Exercise goal >> Wherever the string "Address" occurs in a line of these records, report that line.
[Opening Data for review section]
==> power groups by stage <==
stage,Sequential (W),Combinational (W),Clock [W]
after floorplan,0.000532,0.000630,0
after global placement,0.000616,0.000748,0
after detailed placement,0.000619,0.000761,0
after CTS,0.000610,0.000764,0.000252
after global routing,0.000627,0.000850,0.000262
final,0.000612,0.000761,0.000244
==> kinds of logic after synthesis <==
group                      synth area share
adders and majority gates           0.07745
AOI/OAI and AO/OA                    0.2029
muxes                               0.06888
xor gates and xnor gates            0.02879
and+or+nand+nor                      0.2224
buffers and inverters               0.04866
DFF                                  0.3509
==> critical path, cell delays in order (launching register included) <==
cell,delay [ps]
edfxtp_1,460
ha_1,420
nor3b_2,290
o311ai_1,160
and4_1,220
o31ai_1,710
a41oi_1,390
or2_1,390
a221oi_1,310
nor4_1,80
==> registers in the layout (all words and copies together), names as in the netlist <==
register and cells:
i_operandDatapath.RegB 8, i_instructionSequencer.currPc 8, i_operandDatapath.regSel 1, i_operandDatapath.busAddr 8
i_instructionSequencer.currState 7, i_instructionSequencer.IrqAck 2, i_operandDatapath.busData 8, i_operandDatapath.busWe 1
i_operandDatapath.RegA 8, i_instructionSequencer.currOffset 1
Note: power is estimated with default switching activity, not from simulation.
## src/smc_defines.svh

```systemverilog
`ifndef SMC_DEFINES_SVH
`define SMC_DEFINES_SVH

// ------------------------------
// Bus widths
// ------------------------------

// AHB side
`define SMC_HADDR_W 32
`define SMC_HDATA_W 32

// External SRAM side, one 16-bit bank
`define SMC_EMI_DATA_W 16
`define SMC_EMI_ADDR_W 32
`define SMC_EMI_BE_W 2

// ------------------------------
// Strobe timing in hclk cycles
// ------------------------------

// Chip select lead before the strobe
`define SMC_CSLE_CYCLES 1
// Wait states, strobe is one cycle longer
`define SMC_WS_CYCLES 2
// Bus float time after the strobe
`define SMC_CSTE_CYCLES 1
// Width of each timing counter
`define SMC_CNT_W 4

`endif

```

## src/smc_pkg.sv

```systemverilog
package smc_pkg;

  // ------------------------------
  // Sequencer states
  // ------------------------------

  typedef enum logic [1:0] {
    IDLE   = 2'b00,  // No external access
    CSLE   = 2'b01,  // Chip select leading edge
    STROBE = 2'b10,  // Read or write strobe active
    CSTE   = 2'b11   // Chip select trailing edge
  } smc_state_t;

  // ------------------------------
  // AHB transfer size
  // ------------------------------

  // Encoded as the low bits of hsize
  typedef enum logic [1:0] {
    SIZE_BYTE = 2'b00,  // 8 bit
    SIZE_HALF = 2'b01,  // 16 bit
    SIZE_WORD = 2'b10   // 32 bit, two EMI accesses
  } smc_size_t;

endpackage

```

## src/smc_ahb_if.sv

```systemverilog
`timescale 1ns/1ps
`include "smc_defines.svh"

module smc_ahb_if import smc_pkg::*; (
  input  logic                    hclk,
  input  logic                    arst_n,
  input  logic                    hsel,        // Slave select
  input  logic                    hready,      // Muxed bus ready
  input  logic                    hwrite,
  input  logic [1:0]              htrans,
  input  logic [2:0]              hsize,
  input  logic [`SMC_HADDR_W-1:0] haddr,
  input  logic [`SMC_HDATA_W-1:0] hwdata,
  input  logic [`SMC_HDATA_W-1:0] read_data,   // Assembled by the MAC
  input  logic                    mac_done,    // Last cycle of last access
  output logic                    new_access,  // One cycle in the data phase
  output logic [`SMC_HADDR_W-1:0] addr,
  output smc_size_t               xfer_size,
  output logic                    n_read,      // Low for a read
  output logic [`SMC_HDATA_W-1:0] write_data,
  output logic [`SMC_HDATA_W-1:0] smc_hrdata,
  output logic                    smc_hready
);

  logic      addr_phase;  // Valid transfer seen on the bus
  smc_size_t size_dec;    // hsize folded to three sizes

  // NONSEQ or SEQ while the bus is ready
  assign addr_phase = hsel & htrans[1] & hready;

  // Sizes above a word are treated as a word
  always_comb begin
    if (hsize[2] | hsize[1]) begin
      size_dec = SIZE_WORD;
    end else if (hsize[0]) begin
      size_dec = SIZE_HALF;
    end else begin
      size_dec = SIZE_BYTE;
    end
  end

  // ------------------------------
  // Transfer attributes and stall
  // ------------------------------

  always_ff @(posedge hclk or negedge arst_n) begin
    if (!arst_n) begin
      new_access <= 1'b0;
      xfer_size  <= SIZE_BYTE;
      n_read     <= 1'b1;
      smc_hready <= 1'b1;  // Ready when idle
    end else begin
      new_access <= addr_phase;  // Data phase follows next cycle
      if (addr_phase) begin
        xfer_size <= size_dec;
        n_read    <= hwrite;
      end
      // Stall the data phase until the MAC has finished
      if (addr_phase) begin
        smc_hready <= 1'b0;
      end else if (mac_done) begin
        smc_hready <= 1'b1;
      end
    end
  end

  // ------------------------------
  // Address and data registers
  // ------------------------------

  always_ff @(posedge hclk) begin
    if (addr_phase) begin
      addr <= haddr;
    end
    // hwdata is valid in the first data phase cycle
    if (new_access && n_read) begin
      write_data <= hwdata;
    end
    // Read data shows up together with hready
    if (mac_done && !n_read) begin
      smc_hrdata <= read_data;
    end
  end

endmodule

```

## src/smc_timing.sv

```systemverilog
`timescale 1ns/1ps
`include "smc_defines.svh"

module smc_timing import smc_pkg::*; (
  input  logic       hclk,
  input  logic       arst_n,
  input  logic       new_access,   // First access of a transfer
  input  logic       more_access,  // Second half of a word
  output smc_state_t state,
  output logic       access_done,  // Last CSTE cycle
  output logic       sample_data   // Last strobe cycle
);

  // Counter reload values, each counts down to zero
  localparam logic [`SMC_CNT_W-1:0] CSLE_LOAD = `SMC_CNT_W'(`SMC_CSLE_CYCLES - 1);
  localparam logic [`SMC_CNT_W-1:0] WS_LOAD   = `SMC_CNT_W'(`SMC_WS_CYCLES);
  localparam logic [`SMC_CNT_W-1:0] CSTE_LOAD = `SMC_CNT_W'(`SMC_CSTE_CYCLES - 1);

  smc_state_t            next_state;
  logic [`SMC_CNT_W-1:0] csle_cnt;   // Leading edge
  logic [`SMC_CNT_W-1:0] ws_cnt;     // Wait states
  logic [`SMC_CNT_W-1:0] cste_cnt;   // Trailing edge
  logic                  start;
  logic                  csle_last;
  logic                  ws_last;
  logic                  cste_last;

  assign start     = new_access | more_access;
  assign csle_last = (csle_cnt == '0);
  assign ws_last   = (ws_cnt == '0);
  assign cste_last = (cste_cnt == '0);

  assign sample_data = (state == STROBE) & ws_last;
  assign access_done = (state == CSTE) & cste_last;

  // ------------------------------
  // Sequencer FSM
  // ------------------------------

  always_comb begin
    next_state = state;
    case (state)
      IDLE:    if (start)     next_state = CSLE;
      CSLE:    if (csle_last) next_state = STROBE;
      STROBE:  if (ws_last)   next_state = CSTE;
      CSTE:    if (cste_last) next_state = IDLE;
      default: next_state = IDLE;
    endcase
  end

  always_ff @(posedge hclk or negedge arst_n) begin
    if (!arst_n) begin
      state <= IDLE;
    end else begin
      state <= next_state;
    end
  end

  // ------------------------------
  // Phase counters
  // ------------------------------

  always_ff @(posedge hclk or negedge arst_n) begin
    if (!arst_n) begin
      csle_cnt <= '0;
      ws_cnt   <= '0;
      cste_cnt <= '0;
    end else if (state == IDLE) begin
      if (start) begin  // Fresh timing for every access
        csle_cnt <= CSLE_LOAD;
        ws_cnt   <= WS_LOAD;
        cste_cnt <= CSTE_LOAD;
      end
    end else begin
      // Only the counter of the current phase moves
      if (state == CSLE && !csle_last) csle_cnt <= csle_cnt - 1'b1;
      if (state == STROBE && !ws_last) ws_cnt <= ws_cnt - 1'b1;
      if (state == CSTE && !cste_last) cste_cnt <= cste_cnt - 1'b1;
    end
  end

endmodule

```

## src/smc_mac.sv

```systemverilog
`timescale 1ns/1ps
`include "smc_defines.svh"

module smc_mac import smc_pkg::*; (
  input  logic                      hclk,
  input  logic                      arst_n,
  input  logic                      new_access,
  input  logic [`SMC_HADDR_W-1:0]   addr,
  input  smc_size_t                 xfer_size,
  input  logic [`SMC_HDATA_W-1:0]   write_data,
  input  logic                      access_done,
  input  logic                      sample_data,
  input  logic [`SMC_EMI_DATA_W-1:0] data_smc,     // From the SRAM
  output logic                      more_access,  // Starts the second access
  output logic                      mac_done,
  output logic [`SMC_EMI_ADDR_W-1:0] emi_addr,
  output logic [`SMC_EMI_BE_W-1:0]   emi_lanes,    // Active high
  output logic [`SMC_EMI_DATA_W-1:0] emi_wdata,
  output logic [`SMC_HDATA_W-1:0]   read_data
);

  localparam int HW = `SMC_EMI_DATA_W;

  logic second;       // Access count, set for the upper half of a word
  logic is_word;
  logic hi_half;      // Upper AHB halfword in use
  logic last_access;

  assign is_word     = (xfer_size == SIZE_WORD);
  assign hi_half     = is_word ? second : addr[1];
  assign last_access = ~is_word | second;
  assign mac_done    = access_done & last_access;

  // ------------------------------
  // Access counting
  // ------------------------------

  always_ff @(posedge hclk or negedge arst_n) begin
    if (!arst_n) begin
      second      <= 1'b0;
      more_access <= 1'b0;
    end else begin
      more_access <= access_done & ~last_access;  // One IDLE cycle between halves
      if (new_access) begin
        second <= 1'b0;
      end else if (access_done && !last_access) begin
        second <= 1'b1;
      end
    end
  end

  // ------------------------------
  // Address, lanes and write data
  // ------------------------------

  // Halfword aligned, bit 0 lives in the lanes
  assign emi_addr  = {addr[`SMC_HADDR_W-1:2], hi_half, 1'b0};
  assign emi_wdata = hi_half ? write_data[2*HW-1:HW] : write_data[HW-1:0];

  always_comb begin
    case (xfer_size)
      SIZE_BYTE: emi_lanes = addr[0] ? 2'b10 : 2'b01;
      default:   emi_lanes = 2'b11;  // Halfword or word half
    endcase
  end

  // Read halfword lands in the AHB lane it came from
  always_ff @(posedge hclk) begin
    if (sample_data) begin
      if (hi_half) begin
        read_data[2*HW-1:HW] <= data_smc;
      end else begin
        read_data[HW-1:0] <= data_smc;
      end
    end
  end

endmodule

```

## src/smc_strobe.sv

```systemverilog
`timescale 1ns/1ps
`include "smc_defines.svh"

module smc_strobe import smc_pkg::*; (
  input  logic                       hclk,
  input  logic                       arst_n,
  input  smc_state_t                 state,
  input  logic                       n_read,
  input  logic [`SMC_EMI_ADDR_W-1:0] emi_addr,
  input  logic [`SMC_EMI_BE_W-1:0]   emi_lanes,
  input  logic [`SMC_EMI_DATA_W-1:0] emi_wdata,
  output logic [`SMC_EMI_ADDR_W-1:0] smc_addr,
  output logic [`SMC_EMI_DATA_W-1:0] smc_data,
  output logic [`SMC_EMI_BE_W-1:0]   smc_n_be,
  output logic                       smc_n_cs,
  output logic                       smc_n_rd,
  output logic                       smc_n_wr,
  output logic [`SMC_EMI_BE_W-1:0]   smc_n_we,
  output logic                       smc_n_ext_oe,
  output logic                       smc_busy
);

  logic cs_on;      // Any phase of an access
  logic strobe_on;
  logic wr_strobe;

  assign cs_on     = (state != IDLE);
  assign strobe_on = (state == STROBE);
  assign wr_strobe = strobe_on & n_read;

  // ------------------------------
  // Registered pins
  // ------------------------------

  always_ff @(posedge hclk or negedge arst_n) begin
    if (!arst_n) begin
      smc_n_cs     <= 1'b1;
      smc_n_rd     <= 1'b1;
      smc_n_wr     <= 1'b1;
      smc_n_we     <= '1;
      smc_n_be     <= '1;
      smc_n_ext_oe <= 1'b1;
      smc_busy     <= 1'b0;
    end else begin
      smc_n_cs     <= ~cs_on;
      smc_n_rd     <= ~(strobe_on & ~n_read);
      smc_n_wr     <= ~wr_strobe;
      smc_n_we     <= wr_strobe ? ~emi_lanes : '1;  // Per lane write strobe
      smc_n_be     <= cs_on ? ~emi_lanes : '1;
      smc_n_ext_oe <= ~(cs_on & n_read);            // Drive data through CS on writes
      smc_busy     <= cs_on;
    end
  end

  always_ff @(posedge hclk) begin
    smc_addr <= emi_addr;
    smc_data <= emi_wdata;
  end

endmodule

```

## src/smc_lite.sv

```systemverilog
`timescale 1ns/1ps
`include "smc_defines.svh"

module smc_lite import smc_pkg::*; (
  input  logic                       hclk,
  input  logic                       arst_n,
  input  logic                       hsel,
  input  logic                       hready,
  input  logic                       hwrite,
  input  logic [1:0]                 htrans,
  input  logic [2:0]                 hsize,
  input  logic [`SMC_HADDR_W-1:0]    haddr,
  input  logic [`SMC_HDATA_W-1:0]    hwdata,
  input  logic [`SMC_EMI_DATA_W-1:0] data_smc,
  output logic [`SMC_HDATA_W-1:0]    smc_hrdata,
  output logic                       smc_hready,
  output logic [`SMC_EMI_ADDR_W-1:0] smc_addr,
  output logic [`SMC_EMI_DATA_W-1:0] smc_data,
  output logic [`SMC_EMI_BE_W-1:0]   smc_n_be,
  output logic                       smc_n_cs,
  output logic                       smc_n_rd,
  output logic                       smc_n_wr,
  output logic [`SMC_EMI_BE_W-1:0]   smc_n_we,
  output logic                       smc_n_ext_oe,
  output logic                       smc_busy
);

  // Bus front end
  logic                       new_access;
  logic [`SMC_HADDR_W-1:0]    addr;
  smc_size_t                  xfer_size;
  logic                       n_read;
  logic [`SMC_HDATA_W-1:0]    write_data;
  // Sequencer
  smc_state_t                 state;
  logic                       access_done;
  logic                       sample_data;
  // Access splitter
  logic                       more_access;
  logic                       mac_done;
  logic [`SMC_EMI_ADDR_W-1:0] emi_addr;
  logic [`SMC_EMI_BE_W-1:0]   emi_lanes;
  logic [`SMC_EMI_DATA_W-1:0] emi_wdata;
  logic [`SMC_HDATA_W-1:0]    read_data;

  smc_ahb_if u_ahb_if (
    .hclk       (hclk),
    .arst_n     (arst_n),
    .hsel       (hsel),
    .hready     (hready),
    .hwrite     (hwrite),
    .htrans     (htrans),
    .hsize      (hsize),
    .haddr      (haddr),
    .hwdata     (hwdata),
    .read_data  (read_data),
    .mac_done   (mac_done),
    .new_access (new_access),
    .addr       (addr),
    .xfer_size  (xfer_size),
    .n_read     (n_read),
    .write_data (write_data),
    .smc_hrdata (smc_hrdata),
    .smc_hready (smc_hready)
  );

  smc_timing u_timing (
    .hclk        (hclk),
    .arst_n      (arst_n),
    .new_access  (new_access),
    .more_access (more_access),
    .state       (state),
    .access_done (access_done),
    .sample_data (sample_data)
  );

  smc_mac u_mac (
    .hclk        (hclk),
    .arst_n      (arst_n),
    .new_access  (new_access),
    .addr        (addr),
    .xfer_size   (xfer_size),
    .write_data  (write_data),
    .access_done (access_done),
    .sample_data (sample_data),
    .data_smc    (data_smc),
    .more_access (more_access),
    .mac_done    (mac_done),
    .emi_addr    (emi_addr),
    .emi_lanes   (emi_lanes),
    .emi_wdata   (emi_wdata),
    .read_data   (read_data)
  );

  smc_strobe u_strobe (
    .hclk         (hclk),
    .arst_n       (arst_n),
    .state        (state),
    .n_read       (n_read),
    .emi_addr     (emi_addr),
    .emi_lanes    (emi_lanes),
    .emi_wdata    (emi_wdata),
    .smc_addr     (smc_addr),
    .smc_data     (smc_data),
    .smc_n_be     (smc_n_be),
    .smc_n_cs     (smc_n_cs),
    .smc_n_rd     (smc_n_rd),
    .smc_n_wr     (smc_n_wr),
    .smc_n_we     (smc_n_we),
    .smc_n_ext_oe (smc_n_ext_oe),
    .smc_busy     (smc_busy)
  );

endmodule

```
[Closing Data for review section]
Problem solution >>
  // Address and data registers
  // Address, lanes and write data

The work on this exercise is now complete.